Alan Rabinowitz saves big cats and Brian Hare gets schooled by bonobos
Panthera CEO Alan Rabinowitz’s debilitating stutter as a child led him to seek refuge amongst animals. He felt most comfortable during trips to the Bronx zoo where he hunkered down at the great cat house to watch powerful jaguars, lions, and cougars locked in a cage with no voice of their own. As a child, he vowed to be their voice. Since then, Rabinowitz has devoted his life to do whatever possible to conserve these animals and their habitats.
For years, he worked to set up safe havens for these animals including the world’s only jaguar sanctuary in Belize and the largest tiger reserve in Myanmar. But for Rabinowitz, that wasn’t enough. “No matter how fast I ran, no matter how many hours I stayed up in a day, no matter how many protected areas I set up, I was losing. And at this point in time, I had set up about eight protected areas over 15,000 square kilometers of pristine habitat for these animals to live and I could not keep pace with human kind. I couldn’t keep pace with the way people were killing and mistreating these big cats.”
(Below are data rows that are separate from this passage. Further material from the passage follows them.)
This design comes from an exercise in tuning for small area, a short achievable clock period and few clock cycles on the open sky130 flow, not from production work.
The RTL was checked by simulation tests, not by an equivalence proof against the original design.

## JK
==> flow/design.v (excerpt) <==
module LearningMachine(input clk,rst, start, input [6:0] x1Data,x2Data, input [1:0] tData, output[1:0] signYin, output[13:0] w1,w2,b,Yin,output ReadEn, Ready);
Size in the first run: roughly 86 flip-flops, roughly 79 I/O pins, ~0.0095 mm² of cells after synthesis.
Settings: LEC_CHECK=0, ABC_CLOCK_PERIOD_IN_PS=5000, CAP_MARGIN=20, CORE_MARGIN=2, CORE_UTILIZATION=40, SETUP_SLACK_MARGIN=5, SLEW_MARGIN=20, SYNTH_HIERARCHICAL=1, SYNTH_MINIMUM_KEEP_SIZE=0; clock period 12.0 ns.
standard.sh (not shown) runs the stock make flow with config.mk's settings and CLKGATE_MAP_FILE= SYNTH_SCRIPT=/design/flow/synth_recipe.tcl, a recipe that flattens the netlist after the stock synthesis.
==> flow/flow/run.sh <==
#!/bin/bash
set -euo pipefail
bash standard.sh SETUP_SLACK_MARGIN=7 'BUFFER_PORTS_ARGS=-buffer_cell sky130_fd_sc_hd__buf_1' finish > standard_make.log 2>&1
Testbench counts of JK, summed over its fixed seeds: cycles 145,544.
Setup changes, JK to MS
diff --git a/flow/design.v b/flow/design.v
--- a/flow/design.v
+++ b/flow/design.v
@@ -1159,29 +1159,23 @@
   assign y436 = s373 ^ g421;
   assign yt = {y436, y435, y434, y433, y432, y431, y430, y429, y428, y427, y426, y425, y424, s347};
   wire [5:0] xl1 = x1[5:0] ^ {6{t}};
   wire xs1 = x1[6] ^ t;
   assign u1n = u1 + {4'd0, ~xs1, xs1, xl1} + {4'd0, ~xs1, xl1, t} + {4'b1111, 6'd0, t, 1'b0};
   wire [5:0] xl2 = x2[5:0] ^ {6{t}};
   wire xs2 = x2[6] ^ t;
   assign u2n = u2 + {4'd0, ~xs2, xs2, xl2} + {4'd0, ~xs2, xl2, t} + {4'b1111, 6'd0, t, 1'b0};
   wire [13:0] yt;    
   wire [13:0] y = {yt[13] ^ t, yt[12:0]};
   wire [13:0] zx = ya ^ yb ^ {ya[12:0] | yb[12:0], 1'b0} ^ {t, 13'd0};
-  wire [3:0] zn;
-  LM_nd4 zn0(~zx[3:0], zn[0]);
-  LM_nd4 zn1(~zx[7:4], zn[1]);
-  LM_nd4 zn2(~zx[11:8], zn[2]);
-  LM_nd4 zn3({2'b11, ~zx[13:12]}, zn[3]);
-  wire yzero;
-  LM_nr4 zr(zn, yzero);
+  wire yzero = ~|zx;
   wire mis = yzero | yt[13];
   wire upd = valid & mis;
   wire clr = ~busy & start;
   wire [7:0] vn = v + {{6{t}}, ~t, 1'b1};    
   wire last = (cnt == 8'd14);
   function [6:0] booth(input [6:0] x);
     reg [8:0] e;
     integer i;
     begin
       e = {x[6], x, 1'b0};
       for (i = 0; i < 4; i = i + 1)
@@ -1233,28 +1227,22 @@
       end
     end
   end
   assign w1 = {u1, 2'b00};
   assign w2 = {u2, 2'b00};
   assign b = {v, 6'b0};
   assign Yin = yReg;
   assign signYin = {yReg[13], 1'b1};
   assign ReadEn = rdEn;
   assign Ready = ~busy;
 endmodule
-module LM_nd4(input [3:0] a, output y);
-  assign y = ~&a;
-endmodule
-module LM_nr4(input [3:0] a, output y);
-  assign y = ~|a;
-endmodule
 module LM_gpi(input gh, ph, gl, pl, output gn, pn);
   assign gn = ~(gh | (ph & gl));
   assign pn = ~(ph & pl);
 endmodule
 module LM_gi(input gh, ph, gl, output gn);
   assign gn = ~(gh | (ph & gl));
 endmodule
 module LM_gpo(input ghn, phn, gln, pln, output g, p);
   assign g = ~(ghn & (phn | gln));
   assign p = ~(phn | pln);
 endmodule
[summary]
Beginning of the critical path: u2[7]$_DFF_PP0_ -> JK, x2[6]$_DFF_P_ -> MS
Any difference in buffering overhead between JK and MS is small enough to ignore.
In the reports for JK and MS, the larger global routing met3 resource utilization belongs to MS.
Going from JK to MS, least setup slack across all paths after layout lost 0.064 ns, die area neither gained nor lost much, via count of the first global-routing pass moved down.
Per the comparison of MS with JK, utilization held, global-route usage held.
Testbench counts of MS, summed over its fixed seeds: cycles 145,544.

static timing again, ports no longer ideal:
No port has a modelled driver above. Below, the same layouts with a new extraction and two added sets of constraints.
Step 1, drivers: a clkbuf_16 drives clk and a buf_2 each remaining input, both assumed.
Step 2 adds t to the input delays and takes it off the output delays; t is the mean of the earliest and latest rising clock arrival at the registers after step 1. Input paths then give back, and output paths get back, about the clock's delay inside the block.
a / b / c = no drivers / after step 1 / after step 2; a / b = the first two.
| run | t (ns) | slack for setup (ns) | hold slack, ns | worst setup path at the end | worst slew at a driven data input, ns |
|---|---|---|---|---|---|
| JK | 0.399 | 7.336 / 7.336 / 7.336 | 0.475 / 0.475 / 0.475 | register to register | 0.04 |
| MS | 0.394 | 7.273 / 7.273 / 7.273 | 0.477 / 0.477 / 0.477 | register to register | 0.03 |
After both steps setup and hold are still met in every run listed.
Then Rabinowitz had an epiphany. He discovered that jaguars, without being cordoned off in their own sanctuaries, were surviving, thriving, and finding their way through the human landscape from Mexico to Argentina. So what if he could create a corridor in which these animals could move freely, a space still inhabited by humans, but safe for these animals? That idea has been set in motion with a corridor of private and public land established in Central and South America, the result of tireless collaboration between governments, local communities, and conservationists. Next up: Rabinowitz is working on developing a similar model for tigers throughout India, China and Southeast Asia.
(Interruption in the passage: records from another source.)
Source: an optimization exercise on an open RTL-to-GDS flow (aim: small area and a short achievable clock period). Production flows keep margins and buffers that such runs may drop.
Function was checked by simulation only, so behaviour that the tests miss may differ from the original.

Setup of JK:
// pbit_lattice
module pbit_lattice (
    input  wire        clk,
    input  wire        rst,         
    input  wire        run,         
    input  wire [31:0] seed_mix,    
    input  wire        cfg_we,      
    input  wire [6:0]  cfg_addr,    
    input  wire [5:0]  cfg_wdata,   
    output wire [26:0] s            
);
localparam L = 3;
localparam N = L*L*L;
localparam [N*RNG_bit_width-1:0] SEEDS = {
        32'h55724a8a,
        32'hafa2d07c,
        32'h1121a14d,
        32'h8fde5639,
        32'h132a29cf,
        32'h27cd95a0,
        32'h26af91d1,
        32'ha71dba49,
        32'h5552da89,
        32'hdab4fcb8,
        32'h093f36eb,
        32'h8eca7365,
        32'h7965c0fe,
        32'h4d317c68,
        32'h022dd18d,
        32'h3c7ba9e3,
        32'h8be9794d,
        32'h3c95ad20,
        32'h819ed6b6,
        32'he7158a80,
        32'h21f64544,
        32'he06c85af,
        32'hbaec4ef7,
        32'h02ff349d,
        32'h4f876aa3,
        32'h9c2b9d9f,
        32'h2ae75e2e
};
reg [2:0] ph;
always @(posedge clk) begin
    if (rst) ph <= 3'b001;
    else ph <= {ph[1:0], ph[2]};
end
reg [j_bit_width-1:0]   Js [0:3*N-1];    
reg [h_bit_width-1:0]   hs [0:N-1];
reg [RNG_bit_width-1:0] rs [0:N-1];
reg [N-1:0]             ss0, ss1, ss2;
wire [4*N-1:0] dec;
genvar a;
generate
for (a = 0; a < 4*N; a = a + 1) begin : gdec
    assign dec[a] = cfg_we && (cfg_addr == a);
end
endgenerate
wire [5:0] wd0 = rst ? 6'd0 : cfg_wdata;
wire [5:0] wd1 = ~wd0;
wire [31:0] rmixn1 = ~({32{rst}} & seed_mix);    
wire [31:0] rmixn0 = ~({32{rst}} & ~seed_mix);   
  ...
clock: 10.0 ns
lec_check: 0
cap_margin: 20
core_margin: 2
core_utilization: 55
cts_cluster_diameter: 80
cts_cluster_size: 24
place_density: 0.7
slew_margin: 20
synth_hierarchical: 1
synth_minimum_keep_size: 0
tns_end_percent: 10
standard.sh (not shown) runs the stock make flow with config.mk's settings and CLKGATE_MAP_FILE= SYNTH_SCRIPT=/design/flow/synth_recipe.tcl, a recipe that flattens the netlist after the stock synthesis.
==> flow/flow/run.sh <==
#!/bin/bash
# The standard layout (the standard.sh, unchanged synthesis and steps),
# with timing repair aimed at a 4 ns period: setup slack margin 6 ns against
# the design's 10 ns clock. All of make's output goes to standard.log.
set -euo pipefail
bash standard.sh SETUP_SLACK_MARGIN=6 finish > standard.log 2>&1
JK reached the end of the flow, and the finished layout is clean on the timing, design-rule and antenna checks.
> inputs changed (JK -> MS)
==> flow/run.sh (new file) <==
#!/bin/bash
# synth_recipe.tcl (not shown) runs the flow's synth.tcl, then flattens the netlist and writes it again
# the make line also repeats each setting of config.mk as NAME=value (left out here)
make -C /OpenROAD-flow-scripts/flow DESIGN_CONFIG=/design/flow/config.mk WORK_HOME=/design/flow/orfs CLKGATE_MAP_FILE= SYNTH_SCRIPT=/design/flow/synth_recipe.tcl finish
--- a/flow/config.mk
+++ b/flow/config.mk
@@ -9,9 +9,8 @@
 export CORE_MARGIN = 2
 export CORE_UTILIZATION = 55
-export CTS_CLUSTER_DIAMETER = 80
-export CTS_CLUSTER_SIZE = 24
-export PLACE_DENSITY = 0.7
+export CTS_CLUSTER_DIAMETER = 100
+export CTS_CLUSTER_SIZE = 30
+export SETUP_SLACK_MARGIN = 5
 export SLEW_MARGIN = 20
 export SYNTH_HIERARCHICAL = 1
 export SYNTH_MINIMUM_KEEP_SIZE = 0
-export TNS_END_PERCENT = 10
removed: flow/flow/run.sh
removed: flow/standard.sh
--- outcome ---
MS ran to completion and came out clean on the timing, design-rule and antenna checks.
Compared to JK, MS shows a narrower setup margin.
Delta (MS minus JK): minimum period implied by the final worst setup slack went up by 0.39 ns.
The met2 wirelength from detailed routing reported for MS is smaller than that of JK by about 2%.
Edits applied to the flow inputs when going from MS to AL:
--- a/flow/config.mk
+++ b/flow/config.mk
@@ -8,7 +8,7 @@
 export CAP_MARGIN = 20
 export CORE_MARGIN = 2
-export CORE_UTILIZATION = 55
-export CTS_CLUSTER_DIAMETER = 100
-export CTS_CLUSTER_SIZE = 30
+export CORE_UTILIZATION = 65
+export CTS_CLUSTER_DIAMETER = 80
+export CTS_CLUSTER_SIZE = 24
 export SETUP_SLACK_MARGIN = 5
 export SLEW_MARGIN = 20
Findings:
- Taking MS as the reference, in AL timing-limited maximum frequency down about 2.5%; buffer count excluding the clock tree in the final layout shrank by 6; die area went down.
- The timing startpoint of the critical path comes out ph[2] in one run and rs[19][26] in the other, namely in AL and MS respectively.
--- input diff AL..TR ---
==> flow/flow/run.sh (new file) <==
#!/bin/bash
# The standard layout (the standard.sh, unchanged synthesis and steps),
# with timing repair aimed at a 4 ns period: setup slack margin 6 ns against
# the design's 10 ns clock. All of make's output goes to standard.log.
set -euo pipefail
bash standard.sh SETUP_SLACK_MARGIN=6 finish > standard.log 2>&1
==> flow/standard.sh (new file) <==
#!/bin/bash
# synth_recipe.tcl (not shown) runs the flow's synth.tcl, then flattens the netlist and writes it again
# the make line also repeats each setting of config.mk as NAME=value (left out here)
make -C /OpenROAD-flow-scripts/flow DESIGN_CONFIG=/design/flow/config.mk WORK_HOME=/design/flow/orfs CLKGATE_MAP_FILE= SYNTH_SCRIPT=/design/flow/synth_recipe.tcl "${@:-finish}"
--- a/flow/config.mk
+++ b/flow/config.mk
@@ -8,9 +8,9 @@
 export CAP_MARGIN = 20
 export CORE_MARGIN = 2
-export CORE_UTILIZATION = 65
+export CORE_UTILIZATION = 55
 export CTS_CLUSTER_DIAMETER = 80
 export CTS_CLUSTER_SIZE = 24
-export SETUP_SLACK_MARGIN = 5
 export SLEW_MARGIN = 20
 export SYNTH_HIERARCHICAL = 1
 export SYNTH_MINIMUM_KEEP_SIZE = 0
+export TNS_END_PERCENT = 10
removed: flow/run.sh
## What came out
The higher storage element area came out of TR. Of TR and AL, AL shows the higher utilization, with TR below it. [TR] number of buffers added for setup after CTS rose 139 relative to AL.
Relative to TR, the following input files were edited for PW:
==> flow/flow/run.sh <==
#!/bin/bash
# The standard layout (the standard.sh, unchanged synthesis and steps),
# with timing repair aimed at a 3.7 ns period: setup slack margin 6.3 ns against
# the design's 10 ns clock. All of make's output goes to standard.log.
set -euo pipefail
bash standard.sh SETUP_SLACK_MARGIN=6.3 finish > standard.log 2>&1
- met1 capacity usage during global routing ended up 0.52 points higher on PW than on TR.
- Comparing TR and PW, the lower net count reported at finish was measured on TR.
- met2 capacity usage during global routing for PW is lower than for TR.
- Of TR and PW, PW shows the lower worst path setup slack after routing, with TR above it.

re-timing with driven ports:
The flow's constraints put no driver on any port. The routed layouts listed below were extracted and timed again, unchanged, in two steps.
Step 1 (the two cells are an assumption about what drives the block):
set clk [get_ports {clk}]
set_driving_cell -lib_cell sky130_fd_sc_hd__clkbuf_16 $clk
set_driving_cell -lib_cell sky130_fd_sc_hd__buf_2 [delete_from_list [all_inputs] $clk]
Step 2, shift: input delay + t, output delay - t, t = (earliest + latest rising clock arrival at the registers) / 2. This alone moves slack from input paths to output paths.
a / b / c = ideal / step 1 / step 2; a / b = the first two.
run | shift t [ns] | setup slack, ns | hold WS [ns] | worst setup path at the end | latest minus earliest clock arrival (ns)
JK | 0.830 | 5.501 / 5.501 / 4.886 | 0.382 / 0.382 / 0.382 | input to register | 0.047 / 0.047
MS | 0.800 | 5.114 / 5.114 / 4.463 | 0.389 / 0.389 / 0.389 | input to register | 0.056 / 0.056
AL | 0.811 | 4.988 / 4.902 / 4.249 | 0.389 / 0.389 / 0.389 | input to register | 0.037 / 0.037
TR | 0.797 | 5.504 / 5.504 / 4.986 | 0.381 / 0.381 / 0.381 | input to register | 0.058 / 0.058
PW | 0.822 | 5.399 / 5.399 / 5.069 | 0.370 / 0.370 / 0.370 | input to register | 0.038 / 0.038
After both steps setup and hold are still met in every run listed. The setup slack of AL, which loses most, moves by -0.086 ns with the drivers and by -0.739 ns with both steps.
From cats to chimps, Duke University Evolutionary Anthropology and Cognitive Neuroscience professor Brian Hare studies the origins of human nature as it relates to bonobos. Looking at the evolution of these primates’ social skills has informed how he considers humans’ abilities to problem solve and resolve conflict. His findings, which he shares with us on the PopTech stage, have left him doubting the generally held viewpoint that humans are the most highly evolved species.